Abstract

Pemphigus vulgaris (PV) is a potentially life-threatening, organ-specific, autoimmune, blistering disease of the skin and mucous membranes. Although several reports suggest an association between pemphigus and other autoimmune connective tissue disorders, studies that measure non-organ-specific autoantibodies are lacking. To evaluate the prevalence of antinuclear antibodies (ANA), anti-double-stranded DNA (anti-dsDNA) antibodies, and antibodies against extractable nuclear antigens (ENAs) in PV patients. Serum samples were obtained from 59 PV patients and 50 healthy controls. Indirect immunofluorescence assays containing human epithelial cell substrates (HEp-2) and Crithidia luciliae were used to detect ANA and anti-dsDNA antibodies, respectively. A multiplexed addressable laser bead immunoassay was employed to measure autoantibodies to: Smith (Sm), ribonucleoprotein (RNP), Sjögren syndrome B (SSB/La), Sjögren syndrome A (SSA/Ro), histidyl transfer ribonucleic acid synthetase (Jo-1), topoisomerase I (Scl-70), and ribosome-P (Ribo-P) antigens. Positive ANAs were obtained in 22 of 59 (37.3%) PV patients compared with 4 of 50 (8.0%) healthy controls (p <or= .01). In both the patient and control populations, anti-dsDNA antibodies were absent. Antibodies against the ENAs were present in 1 of 59 (1.7%) PV patients compared with 0 of 50 (0%) controls. In the single ENA-positive PV patient, antibodies to SSB/La (1.7%) and SSA/Ro (1.7%) were detected.
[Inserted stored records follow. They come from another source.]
$ cat src/rtl/ps_pkg.sv
// Shared types and constants for the program sequencer slice.
package ps_pkg;
   localparam int unsigned PC_W = 8;

   typedef enum logic [1:0] {
      RUN    = 2'd0,
      HALTED = 2'd1,
      STEP   = 2'd2
   } ps_state_e;
endpackage

$ cat src/rtl/program_sequencer_if.sv
// Decoder/debug-side signal bundle of the program sequencer.
interface program_sequencer_if
   import ps_pkg::*;
#(
   parameter int unsigned CNT_W = 16
);
   logic             jmp;
   logic             jmp_nz;
   logic [3:0]       jmp_addr;
   logic             dont_jmp;
   logic             halt_req;
   logic             run_req;
   logic             step_req;
   logic             bp_en;
   logic [PC_W-1:0]  bp_addr;
   logic [PC_W-1:0]  pm_addr;
   logic [PC_W-1:0]  pc;
   logic             hold;
   logic             halted;
   logic             step_ack;
   logic [CNT_W-1:0] instr_count;

   modport master (
      output jmp, jmp_nz, jmp_addr, dont_jmp, halt_req, run_req, step_req, bp_en, bp_addr,
      input  pm_addr, pc, hold, halted, step_ack, instr_count
   );

   modport slave (
      input  jmp, jmp_nz, jmp_addr, dont_jmp, halt_req, run_req, step_req, bp_en, bp_addr,
      output pm_addr, pc, hold, halted, step_ack, instr_count
   );
endinterface

$ cat src/rtl/ps_debug_fsm.sv
// Run-control FSM: halt/run/step, step edge detect and breakpoint arming.
module ps_debug_fsm
   import ps_pkg::*;
(
   input  logic            clk,
   input  logic            sync_reset_n,
   input  logic            halt_req,
   input  logic            run_req,
   input  logic            step_req,
   input  logic            bp_en,
   input  logic [PC_W-1:0] bp_addr,
   input  logic [PC_W-1:0] pc,
   output logic            hold,
   output logic            halted,
   output logic            step_ack
);
   ps_state_e       state_q, state_d;
   logic            step_q;
   logic            bp_armed;
   logic [PC_W-1:0] halt_pc;
   logic            bp_hit;

   always_comb begin
      state_d  = state_q;
      bp_hit   = 1'b0;
      hold     = (state_q == HALTED);
      halted   = (state_q == HALTED);
      step_ack = (state_q == STEP);
      case (state_q)
         RUN: begin
            bp_hit = bp_en && bp_armed && (pc == bp_addr);
            if (halt_req || bp_hit) state_d = HALTED;
         end
         HALTED: begin
            if (halt_req)                state_d = HALTED;
            else if (run_req)            state_d = RUN;
            else if (step_req && !step_q) state_d = STEP;
         end
         STEP:    state_d = HALTED;
         default: state_d = RUN;
      endcase
   end

   always_ff @(posedge clk) begin
      if (!sync_reset_n) begin
         state_q  <= RUN;
         step_q   <= 1'b0;
         bp_armed <= 1'b1;
         halt_pc  <= '0;
      end else begin
         state_q <= state_d;
         step_q  <= step_req;
         // Stay disarmed until the fetch address has moved off the trigger address.
         if (bp_hit) begin
            bp_armed <= 1'b0;
            halt_pc  <= pc;
         end else if (!bp_armed && (pc != halt_pc)) begin
            bp_armed <= 1'b1;
         end
      end
   end
endmodule

$ cat src/rtl/program_sequencer.sv
// Program sequencer: fetch address mux, program counter and retired-instruction counter.
module program_sequencer
   import ps_pkg::*;
#(
   parameter int unsigned CNT_W = 16
)(
   input  logic                clk,
   input  logic                sync_reset_n,
   program_sequencer_if.slave  bus
);
   logic [PC_W-1:0]  pc_q;
   logic [PC_W-1:0]  pm_addr_d;
   logic [CNT_W-1:0] cnt_q;
   logic             hold;

   ps_debug_fsm u_debug_fsm (
      .clk          (clk),
      .sync_reset_n (sync_reset_n),
      .halt_req     (bus.halt_req),
      .run_req      (bus.run_req),
      .step_req     (bus.step_req),
      .bp_en        (bus.bp_en),
      .bp_addr      (bus.bp_addr),
      .pc           (pc_q),
      .hold         (hold),
      .halted       (bus.halted),
      .step_ack     (bus.step_ack)
   );

   // Jump targets stay within the current 16-instruction page.
   always_comb begin
      if (!sync_reset_n)                              pm_addr_d = '0;
      else if (hold)                                  pm_addr_d = pc_q;
      else if (bus.jmp || (bus.jmp_nz && !bus.dont_jmp)) pm_addr_d = {pc_q[PC_W-1:4], bus.jmp_addr};
      else                                            pm_addr_d = pc_q + PC_W'(1);
   end

   always_ff @(posedge clk) begin
      if (!sync_reset_n) begin
         pc_q  <= '0;
         cnt_q <= '0;
      end else begin
         pc_q <= pm_addr_d;
         if (!hold && (cnt_q != '1)) cnt_q <= cnt_q + CNT_W'(1);
      end
   end

   assign bus.pm_addr     = pm_addr_d;
   assign bus.pc          = pc_q;
   assign bus.hold        = hold;
   assign bus.instr_count = cnt_q;
endmodule

$ cat src/flat_wrapper.sv
// flat-port wrapper written by rule: the top's interface ports become plain ports
module program_sequencer_flat import ps_pkg::*;
#(
   parameter int unsigned CNT_W = 16
)
  (clk, sync_reset_n, bus_jmp, bus_jmp_nz, bus_jmp_addr, bus_dont_jmp, bus_halt_req, bus_run_req, bus_step_req, bus_bp_en, bus_bp_addr, bus_pm_addr, bus_pc, bus_hold, bus_halted, bus_step_ack, bus_instr_count);
  program_sequencer_if #(.CNT_W(CNT_W)) bus_i ();
  input  logic clk;
  input  logic sync_reset_n;
  input wire logic [$bits(bus_i.jmp)-1:0] bus_jmp;
  input wire logic [$bits(bus_i.jmp_nz)-1:0] bus_jmp_nz;
  input wire logic [$bits(bus_i.jmp_addr)-1:0] bus_jmp_addr;
  input wire logic [$bits(bus_i.dont_jmp)-1:0] bus_dont_jmp;
  input wire logic [$bits(bus_i.halt_req)-1:0] bus_halt_req;
  input wire logic [$bits(bus_i.run_req)-1:0] bus_run_req;
  input wire logic [$bits(bus_i.step_req)-1:0] bus_step_req;
  input wire logic [$bits(bus_i.bp_en)-1:0] bus_bp_en;
  input wire logic [$bits(bus_i.bp_addr)-1:0] bus_bp_addr;
  output wire logic [$bits(bus_i.pm_addr)-1:0] bus_pm_addr;
  output wire logic [$bits(bus_i.pc)-1:0] bus_pc;
  output wire logic [$bits(bus_i.hold)-1:0] bus_hold;
  output wire logic [$bits(bus_i.halted)-1:0] bus_halted;
  output wire logic [$bits(bus_i.step_ack)-1:0] bus_step_ack;
  output wire logic [$bits(bus_i.instr_count)-1:0] bus_instr_count;
  assign bus_i.jmp = bus_jmp;
  assign bus_i.jmp_nz = bus_jmp_nz;
  assign bus_i.jmp_addr = bus_jmp_addr;
  assign bus_i.dont_jmp = bus_dont_jmp;
  assign bus_i.halt_req = bus_halt_req;
  assign bus_i.run_req = bus_run_req;
  assign bus_i.step_req = bus_step_req;
  assign bus_i.bp_en = bus_bp_en;
  assign bus_i.bp_addr = bus_bp_addr;
  assign bus_pm_addr = bus_i.pm_addr;
  assign bus_pc = bus_i.pc;
  assign bus_hold = bus_i.hold;
  assign bus_halted = bus_i.halted;
  assign bus_step_ack = bus_i.step_ack;
  assign bus_instr_count = bus_i.instr_count;
  program_sequencer #(.CNT_W(CNT_W)) u_core (.clk(clk), .sync_reset_n(sync_reset_n), .bus(bus_i));
endmodule
$ cat config.mk
export PLATFORM = sky130hd
export DESIGN_NAME = program_sequencer_flat
export DESIGN_NICKNAME = d
export VERILOG_FILES = /design/src/rtl/ps_pkg.sv /design/src/rtl/program_sequencer_if.sv /design/src/rtl/ps_debug_fsm.sv /design/src/rtl/program_sequencer.sv /design/src/flat_wrapper.sv
export SDC_FILE = /design/constraint.sdc
export NUM_CORES = 1
export LEC_CHECK = 0
export BUFFER_PORTS_ARGS = -buffer_cell sky130_fd_sc_hd__buf_2
export CAP_MARGIN = 20
export CORE_ASPECT_RATIO = 1.1
export CORE_UTILIZATION = 55
export DETAILED_ROUTE_END_ITERATION = 12
export PLACE_DENSITY = 0.84
export SLEW_MARGIN = 10
export SYNTH_ARGS = -nofsm -noshare
export SYNTH_HDL_FRONTEND = slang
export SYNTH_SLANG_ARGS = --single-unit
$ cat constraint.sdc
create_clock -name clk -period 4.2 [get_ports clk]
set_input_delay 0.21 -clock clk [delete_from_list [all_inputs] [get_ports clk]]
set_output_delay 0.21 -clock clk [all_outputs]
set_load 0.05 [all_outputs]
==> run_results.csv <==
group,metric,value,unit
timing,final_hold_viol_count,0,
timing,setup_violations,0,
drt,dr.pass1.iters,4,
logic_synthesis,synth_compound_area_share,7.12,%
clock_tree,numClockSinks,36,
pwr,power_density,304,nW/µm²
worst_setup_path,r2r_setup_slack,2.23,ns
timing,clock.fmax,424,MHz
logic_synthesis,yosysTopAreaCell,"dfxtp_1",
floorplan,die-area,3790,µm²
min_path,min_delay_path_depth,2,
clock_tree,post_cts_buffers,0,
clock_tree,cts_resized,0,
cells_and_area,nNetsFinal,296,
clock_tree,clk_path_buf_depth,2,
worst_setup_path,r2r-start,"u_core.bus.pc[3]$_SDFF_PN0_",
placement,gp_congestion,0.833,
logic_synthesis,syn-cell-area,1950,µm²
grt,grt_overflow,0,
run_status,run_status,"finished, final reports clean",
timing,drv_slew,0,
grt,grt_pass1_wl,6.67,mm
drt,drt-initial-drc-count,108,
min_path,min_to,"u_core.u_debug_fsm.step_q$_SDFF_PN0_",
drt,detail-route-antenna-nets,0,
logic_synthesis,ys_seq_area_share,36.9,%
drt,routedWlPerCell,12.9,µm
drt,wl,4.14,mm
logic_synthesis,syn_nets,249,
drt,vias,1706,
worst_setup_path,required,3.99,ns
job,cap_violations,0,
min_path,hold_start,"bus_step_req",
floorplan,dieHeight,64.5,µm
logic_synthesis,synth_xor_area_share,14.4,%
clock_tree,cts_hold_buf,0,
logic_synthesis,synth_top_family_by_area,"simple AND/OR/NAND/NOR gates",
logic_synthesis,yosysWarnings,0,
logic_synthesis,synthTopCellsByCount,"dfxtp_1 (36), nor2_1 (32), xnor2_1 (20)",
floorplan,die_w,58.8,µm
pwr,vdd_drop_max,0.243,mV
grt,track_usage,22.7,%
pwr,p_total,690,µW
logic_synthesis,synth_fa_ha_area_share,1.28,%
worst_setup_path,crit_path_max_fanout,13,
timing,setup_tns,0,ns
cells_and_area,areaGrowthSynthToFinish,16.4,%
min_path,hold_path.class,"in -> reg",
worst_setup_path,r2r_cells,5,
timing,rsz0062_at_grt,"no",
floorplan,ios,56,
timing,finalCritPeriodShare,56.2,%
drt,route.detailed.drc,0,
placement,port_buffers,55,
clock_tree,cts_tree,"built",
timing,layout_min_cycle_time,2.36,ns
clock_tree,htree_levels,2,
logic_synthesis,ys.flop_type,"dfxtp_1",
logic_synthesis,synthArstFlopShare,0,%
floorplan,start_util,58.1,%
logic_synthesis,ys_top_cells_by_area,"dfxtp_1 (37%), xnor2_1 (9.0%), mux2i_1 (6.2%)",
clock_tree,clkLatencyLatePin,0.34,ns
cells_and_area,n_antenna_cell,0,
pwr,leakagePower,0.00104,µW
clock_tree,cts-root-buf,"clkbuf_4",
logic_synthesis,avgSynthCellArea,8.63,µm²
logic_synthesis,synth_enable_flop_cells,0,
logic_synthesis,synth_top_area_share,36.9,%
floorplan,core,3360,µm²
grt,antenna_found_initial,0,
worst_setup_path,worstPathArrival,2.15,ns
timing,clock_skew,0.00824,ns
clock_tree,cts_made_buffers,5,
grt,first_global_vias,1556,
worst_setup_path,r2r_end,"u_core.u_debug_fsm.halt_pc[3]$_SDFFE_PN0P_",
floorplan,rows,22,
logic_synthesis,synth_seq_cells,36,
logic_synthesis,yosysUniqueCellTypes,38,
logic_synthesis,syn_inst,226,
logic_synthesis,synth.area.mux_share,6.16,%
timing,slew_headroom,59.8,%
timing,worst_pin_slew,0.601,ns
cells_and_area,fill_cells,291,
worst_setup_path,worstSetupPathType,"reg -> out",
logic_synthesis,yosysMostFrequentCell,"dfxtp_1",
logic_synthesis,synthSimpleGateAreaFrac,28.9,%
clock_tree,cts.clk_slew.worst_paths,0.10,ns
worst_setup_path,endpoint_kind,"primary output",
placement,dp_hpwl,2.94,mm
drt,via_per_inst,5.30,
cells_and_area,drive_gt1_share,27.4,%
grt,grt_max_degree,38,
worst_setup_path,cp-start-kind,"flop",
flip-flops by register name, indices dropped and copies added (netlist names):
register,flops
u_core.bus.pc,8
u_core.u_debug_fsm.step_q,1
u_core.u_debug_fsm.halt_pc,8
u_core.u_debug_fsm.state_q,2
u_core.u_debug_fsm.bp_armed,1
u_core.bus.instr_count,16
placed cells by master, fill, tap and decap left out, types with 7 or more instances in the layout:
cell / n
buf_2: 55
dfxtp_1: 36
nor2_1: 32
xnor2_1: 20
nand2_1: 13
mux2i_1: 12
xor2_1: 12
nor3_1: 11
nand4_1: 9
a21oi_1: 8
nand3_1: 7
critical path, stage by stage (launching register included):
cell and delay (ns):
dfxtp_1 0.40, or2b_2 0.44, inv_1 0.33, o21ai_0 0.19, a21oi_1 0.17, buf_2 0.28
per-stage QoR:
stage,hold WS (ns),area (µm²),util [%],setup slack [ns],std cells
finish,0.114,2270,67.6,1.84,322
global route,0.106,2270,67.6,1.65,322
CTS,0.109,2270,67.6,1.85,322
detailed placement,0.461,2210,65.7,2.23,314
global placement,0.457,2210,65.7,2.22,314
floorplan,0.347,1950,-,1.76,226
routing by layer:
metal / vias up / track usage, % / wire (µm)
li1: 869 / - / -
met3: 7 / 5.79 / 201
met1: 779 / 26.9 / 1860
met4: 0 / 8.04 / 55
met5: - / 0 / 0
met2: 51 / 39.2 / 2030
where the power goes:
group | total [µW] | internal, µW | switching, µW
Clock | 195 | 82.0 | 113
Sequential | 367 | 350 | 17.0
Combinational | 127 | 37.9 | 89.0
Total | 690 | 470 | 219
final cells by class:
type	instances	area (µm²)	share of cell area (%)
multi-input cells	169	1130	49.7
repair buffers	55	275	12.1
clock inverters	1	7.51	0.331
inverters	6	22.5	0.992
well taps	48	60.1	2.65
flip-flops and latches	36	721	31.8
clock buffers	7	55.1	2.43
logic make-up after synthesis:
group,count (synthesis)
buffers and inverters,21
and+or+nand+nor,100
adders and majority gates,2
muxes,12
DFF,36
xor gates and xnor gates,32
AOI/OAI and AO/OA,23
Non-organ-specific autoantibodies are prevalent in the PV population. As ANAs are detected in over one-third of PV patients, clinicians should screen for signs and symptoms of other connective tissue disease. Correlative clinical studies are warranted to determine the diagnostic, prognostic, and therapeutic significance of these findings.